[Stored items]
────────

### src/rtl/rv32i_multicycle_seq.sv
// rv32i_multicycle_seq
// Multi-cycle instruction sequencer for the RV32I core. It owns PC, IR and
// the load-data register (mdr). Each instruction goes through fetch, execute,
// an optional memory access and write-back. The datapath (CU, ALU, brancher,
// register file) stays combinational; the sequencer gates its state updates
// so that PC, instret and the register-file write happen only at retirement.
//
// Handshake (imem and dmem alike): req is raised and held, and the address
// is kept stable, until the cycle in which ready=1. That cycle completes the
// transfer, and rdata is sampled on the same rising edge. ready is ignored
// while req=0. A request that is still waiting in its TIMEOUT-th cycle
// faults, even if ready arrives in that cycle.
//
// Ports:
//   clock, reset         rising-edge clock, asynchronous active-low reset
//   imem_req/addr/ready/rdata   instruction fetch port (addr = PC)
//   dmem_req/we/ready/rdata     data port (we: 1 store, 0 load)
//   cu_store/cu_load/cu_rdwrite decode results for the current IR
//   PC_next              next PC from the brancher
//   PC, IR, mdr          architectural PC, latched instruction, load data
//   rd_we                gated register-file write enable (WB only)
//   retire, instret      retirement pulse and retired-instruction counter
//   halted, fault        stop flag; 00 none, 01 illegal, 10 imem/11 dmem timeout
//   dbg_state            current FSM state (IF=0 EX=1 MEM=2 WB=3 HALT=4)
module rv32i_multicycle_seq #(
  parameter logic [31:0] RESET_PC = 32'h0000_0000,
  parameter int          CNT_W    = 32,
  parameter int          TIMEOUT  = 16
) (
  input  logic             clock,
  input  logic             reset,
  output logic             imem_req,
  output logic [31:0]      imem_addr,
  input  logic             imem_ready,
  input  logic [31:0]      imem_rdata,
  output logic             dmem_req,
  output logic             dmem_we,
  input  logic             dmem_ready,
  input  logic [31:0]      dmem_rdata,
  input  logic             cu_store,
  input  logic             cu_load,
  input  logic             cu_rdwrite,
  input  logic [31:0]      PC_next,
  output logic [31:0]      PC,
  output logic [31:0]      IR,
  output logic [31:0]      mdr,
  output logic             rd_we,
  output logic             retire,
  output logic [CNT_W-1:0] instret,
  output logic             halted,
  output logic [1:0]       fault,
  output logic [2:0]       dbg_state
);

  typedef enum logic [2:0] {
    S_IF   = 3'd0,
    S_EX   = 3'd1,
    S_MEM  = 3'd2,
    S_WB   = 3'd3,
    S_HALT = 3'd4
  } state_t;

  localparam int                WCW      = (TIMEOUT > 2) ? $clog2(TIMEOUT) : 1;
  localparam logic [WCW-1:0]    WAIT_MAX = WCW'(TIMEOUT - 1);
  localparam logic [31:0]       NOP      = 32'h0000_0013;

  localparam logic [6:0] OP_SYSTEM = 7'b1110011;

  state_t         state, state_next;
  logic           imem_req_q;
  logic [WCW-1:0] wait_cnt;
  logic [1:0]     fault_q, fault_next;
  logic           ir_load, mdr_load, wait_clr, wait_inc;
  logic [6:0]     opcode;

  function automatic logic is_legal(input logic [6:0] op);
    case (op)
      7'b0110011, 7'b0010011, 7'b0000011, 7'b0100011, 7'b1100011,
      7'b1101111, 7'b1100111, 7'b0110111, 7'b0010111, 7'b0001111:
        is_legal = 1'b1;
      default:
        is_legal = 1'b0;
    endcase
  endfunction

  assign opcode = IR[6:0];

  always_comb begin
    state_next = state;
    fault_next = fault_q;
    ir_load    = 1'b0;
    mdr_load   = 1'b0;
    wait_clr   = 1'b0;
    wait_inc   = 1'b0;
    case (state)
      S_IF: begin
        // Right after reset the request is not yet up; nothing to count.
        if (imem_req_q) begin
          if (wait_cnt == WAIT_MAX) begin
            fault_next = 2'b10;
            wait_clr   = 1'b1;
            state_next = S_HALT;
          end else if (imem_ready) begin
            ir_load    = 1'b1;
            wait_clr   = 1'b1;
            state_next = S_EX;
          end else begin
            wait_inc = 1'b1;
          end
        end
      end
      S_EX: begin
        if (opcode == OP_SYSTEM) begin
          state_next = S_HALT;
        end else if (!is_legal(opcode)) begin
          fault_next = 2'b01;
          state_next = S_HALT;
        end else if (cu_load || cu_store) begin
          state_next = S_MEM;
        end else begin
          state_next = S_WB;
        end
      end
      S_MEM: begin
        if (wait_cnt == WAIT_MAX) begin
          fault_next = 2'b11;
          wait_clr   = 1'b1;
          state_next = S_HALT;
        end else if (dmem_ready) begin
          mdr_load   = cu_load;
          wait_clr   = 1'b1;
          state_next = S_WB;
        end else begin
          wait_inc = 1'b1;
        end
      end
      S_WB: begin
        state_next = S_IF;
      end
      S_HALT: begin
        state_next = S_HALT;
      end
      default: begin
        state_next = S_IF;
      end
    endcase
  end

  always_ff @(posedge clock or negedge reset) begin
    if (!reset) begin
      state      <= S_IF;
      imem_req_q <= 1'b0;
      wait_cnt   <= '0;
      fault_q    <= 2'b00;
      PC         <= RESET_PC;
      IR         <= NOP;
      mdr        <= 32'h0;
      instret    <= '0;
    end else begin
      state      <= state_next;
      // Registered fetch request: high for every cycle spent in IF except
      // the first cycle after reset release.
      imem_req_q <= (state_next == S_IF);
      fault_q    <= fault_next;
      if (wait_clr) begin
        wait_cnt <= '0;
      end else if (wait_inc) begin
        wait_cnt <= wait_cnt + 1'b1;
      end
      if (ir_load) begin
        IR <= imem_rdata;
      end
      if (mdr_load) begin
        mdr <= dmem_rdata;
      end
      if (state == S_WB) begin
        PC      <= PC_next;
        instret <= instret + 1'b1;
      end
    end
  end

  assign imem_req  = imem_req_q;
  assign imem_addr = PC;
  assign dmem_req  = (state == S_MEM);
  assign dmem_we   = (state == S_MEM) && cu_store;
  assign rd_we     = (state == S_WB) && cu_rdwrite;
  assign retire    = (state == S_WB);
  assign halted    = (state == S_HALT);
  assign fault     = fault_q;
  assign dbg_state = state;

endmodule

────────

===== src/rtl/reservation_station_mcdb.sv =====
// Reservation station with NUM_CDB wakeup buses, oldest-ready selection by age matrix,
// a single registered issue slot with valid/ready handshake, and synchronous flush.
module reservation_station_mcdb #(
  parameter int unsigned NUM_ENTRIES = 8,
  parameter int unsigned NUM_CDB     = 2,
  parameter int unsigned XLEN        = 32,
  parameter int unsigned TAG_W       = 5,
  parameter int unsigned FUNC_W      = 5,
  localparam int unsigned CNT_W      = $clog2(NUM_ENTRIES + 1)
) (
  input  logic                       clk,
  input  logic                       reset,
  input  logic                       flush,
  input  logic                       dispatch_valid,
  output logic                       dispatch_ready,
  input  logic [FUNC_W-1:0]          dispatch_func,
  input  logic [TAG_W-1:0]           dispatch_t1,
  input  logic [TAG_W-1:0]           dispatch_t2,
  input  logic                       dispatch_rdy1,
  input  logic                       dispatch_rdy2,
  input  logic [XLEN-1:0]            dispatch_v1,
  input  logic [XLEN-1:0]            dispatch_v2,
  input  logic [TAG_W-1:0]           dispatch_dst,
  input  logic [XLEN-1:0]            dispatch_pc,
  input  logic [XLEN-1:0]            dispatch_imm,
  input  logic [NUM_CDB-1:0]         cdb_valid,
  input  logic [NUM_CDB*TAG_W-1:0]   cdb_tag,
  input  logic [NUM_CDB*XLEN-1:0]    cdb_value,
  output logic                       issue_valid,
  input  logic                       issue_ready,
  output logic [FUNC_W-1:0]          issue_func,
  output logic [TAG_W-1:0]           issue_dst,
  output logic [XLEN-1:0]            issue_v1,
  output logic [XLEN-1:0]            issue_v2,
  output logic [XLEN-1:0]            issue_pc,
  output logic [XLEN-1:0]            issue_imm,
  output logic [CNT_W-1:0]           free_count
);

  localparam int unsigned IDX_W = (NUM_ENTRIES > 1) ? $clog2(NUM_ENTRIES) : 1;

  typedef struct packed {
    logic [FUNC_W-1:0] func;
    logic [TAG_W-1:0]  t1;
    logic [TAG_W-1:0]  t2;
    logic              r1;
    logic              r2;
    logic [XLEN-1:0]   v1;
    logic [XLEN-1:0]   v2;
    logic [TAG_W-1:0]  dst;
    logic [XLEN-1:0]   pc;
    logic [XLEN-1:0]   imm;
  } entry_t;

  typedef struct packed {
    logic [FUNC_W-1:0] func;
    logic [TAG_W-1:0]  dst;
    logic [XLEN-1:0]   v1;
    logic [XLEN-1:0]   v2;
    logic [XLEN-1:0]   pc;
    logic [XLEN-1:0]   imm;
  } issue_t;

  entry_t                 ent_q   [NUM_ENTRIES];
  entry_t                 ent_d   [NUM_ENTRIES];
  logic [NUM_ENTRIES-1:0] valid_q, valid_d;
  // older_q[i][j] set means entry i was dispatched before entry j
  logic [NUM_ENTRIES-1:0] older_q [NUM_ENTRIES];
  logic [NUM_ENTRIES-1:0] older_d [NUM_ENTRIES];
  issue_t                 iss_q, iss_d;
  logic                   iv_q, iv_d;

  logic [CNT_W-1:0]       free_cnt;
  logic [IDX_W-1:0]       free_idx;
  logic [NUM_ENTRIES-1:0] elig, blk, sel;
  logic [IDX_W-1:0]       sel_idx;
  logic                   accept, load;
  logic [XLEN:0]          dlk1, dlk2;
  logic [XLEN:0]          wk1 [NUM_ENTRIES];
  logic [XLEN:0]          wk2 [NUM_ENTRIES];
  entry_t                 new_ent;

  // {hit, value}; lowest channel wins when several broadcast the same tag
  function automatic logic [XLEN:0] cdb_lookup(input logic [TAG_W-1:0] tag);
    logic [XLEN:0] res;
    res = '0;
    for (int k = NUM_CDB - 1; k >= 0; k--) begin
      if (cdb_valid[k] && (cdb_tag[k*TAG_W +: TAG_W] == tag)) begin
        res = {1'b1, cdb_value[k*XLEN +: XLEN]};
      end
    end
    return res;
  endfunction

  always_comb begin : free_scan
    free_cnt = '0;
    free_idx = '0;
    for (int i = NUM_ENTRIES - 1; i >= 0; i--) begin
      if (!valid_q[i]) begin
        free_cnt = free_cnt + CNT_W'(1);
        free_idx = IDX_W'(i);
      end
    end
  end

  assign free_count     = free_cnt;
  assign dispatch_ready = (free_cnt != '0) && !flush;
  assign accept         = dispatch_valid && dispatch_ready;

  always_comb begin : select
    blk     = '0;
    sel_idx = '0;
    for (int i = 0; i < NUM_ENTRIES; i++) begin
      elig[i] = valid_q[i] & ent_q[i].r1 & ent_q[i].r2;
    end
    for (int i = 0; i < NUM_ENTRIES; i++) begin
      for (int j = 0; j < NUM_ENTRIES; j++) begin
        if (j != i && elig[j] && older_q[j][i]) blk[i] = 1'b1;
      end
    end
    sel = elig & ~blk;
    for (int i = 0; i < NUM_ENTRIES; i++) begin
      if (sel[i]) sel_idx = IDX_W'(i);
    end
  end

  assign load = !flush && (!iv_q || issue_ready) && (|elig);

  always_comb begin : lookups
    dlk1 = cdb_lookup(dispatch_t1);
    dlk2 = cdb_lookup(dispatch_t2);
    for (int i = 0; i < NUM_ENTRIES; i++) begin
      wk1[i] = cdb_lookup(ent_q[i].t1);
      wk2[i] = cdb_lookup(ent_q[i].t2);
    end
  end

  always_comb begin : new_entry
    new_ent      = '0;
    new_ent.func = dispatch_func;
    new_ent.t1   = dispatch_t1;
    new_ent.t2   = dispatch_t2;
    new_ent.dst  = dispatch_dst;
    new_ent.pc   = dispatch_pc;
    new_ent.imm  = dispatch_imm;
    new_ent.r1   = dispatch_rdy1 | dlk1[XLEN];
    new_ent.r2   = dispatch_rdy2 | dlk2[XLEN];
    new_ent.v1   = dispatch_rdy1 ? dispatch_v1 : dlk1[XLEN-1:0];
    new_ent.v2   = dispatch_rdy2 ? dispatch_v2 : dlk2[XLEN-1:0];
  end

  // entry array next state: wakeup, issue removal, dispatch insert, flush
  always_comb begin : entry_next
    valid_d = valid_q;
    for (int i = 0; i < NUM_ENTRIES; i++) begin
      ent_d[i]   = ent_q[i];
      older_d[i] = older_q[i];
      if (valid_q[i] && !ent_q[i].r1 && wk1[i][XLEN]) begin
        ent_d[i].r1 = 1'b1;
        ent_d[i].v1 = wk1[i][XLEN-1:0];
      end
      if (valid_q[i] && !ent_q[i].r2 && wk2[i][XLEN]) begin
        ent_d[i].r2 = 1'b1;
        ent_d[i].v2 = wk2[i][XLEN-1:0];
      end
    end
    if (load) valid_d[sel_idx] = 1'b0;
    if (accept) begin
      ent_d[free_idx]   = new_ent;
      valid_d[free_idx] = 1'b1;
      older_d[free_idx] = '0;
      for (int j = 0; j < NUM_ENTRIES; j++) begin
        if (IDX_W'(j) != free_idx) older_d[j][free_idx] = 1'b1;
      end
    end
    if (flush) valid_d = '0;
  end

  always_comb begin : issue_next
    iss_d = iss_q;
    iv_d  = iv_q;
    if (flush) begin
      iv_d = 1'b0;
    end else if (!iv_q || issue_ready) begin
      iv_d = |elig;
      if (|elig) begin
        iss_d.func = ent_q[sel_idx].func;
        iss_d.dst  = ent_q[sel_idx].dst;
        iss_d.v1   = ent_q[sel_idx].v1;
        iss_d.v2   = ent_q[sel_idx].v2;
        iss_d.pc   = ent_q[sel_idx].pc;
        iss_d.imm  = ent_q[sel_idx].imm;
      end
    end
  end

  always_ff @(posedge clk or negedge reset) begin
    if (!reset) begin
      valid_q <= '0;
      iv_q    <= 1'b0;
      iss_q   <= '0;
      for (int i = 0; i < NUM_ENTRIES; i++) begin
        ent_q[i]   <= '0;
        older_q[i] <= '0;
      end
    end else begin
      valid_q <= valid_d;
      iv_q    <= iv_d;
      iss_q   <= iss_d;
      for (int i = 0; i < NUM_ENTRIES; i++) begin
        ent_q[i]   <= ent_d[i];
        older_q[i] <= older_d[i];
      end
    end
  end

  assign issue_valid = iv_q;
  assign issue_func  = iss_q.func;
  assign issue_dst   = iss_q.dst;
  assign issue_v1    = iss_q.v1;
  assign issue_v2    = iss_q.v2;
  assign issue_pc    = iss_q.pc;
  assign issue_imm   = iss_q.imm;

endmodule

────────

Determine how many lines in the entries above hold the string "opcode", then report that number and nothing further.

4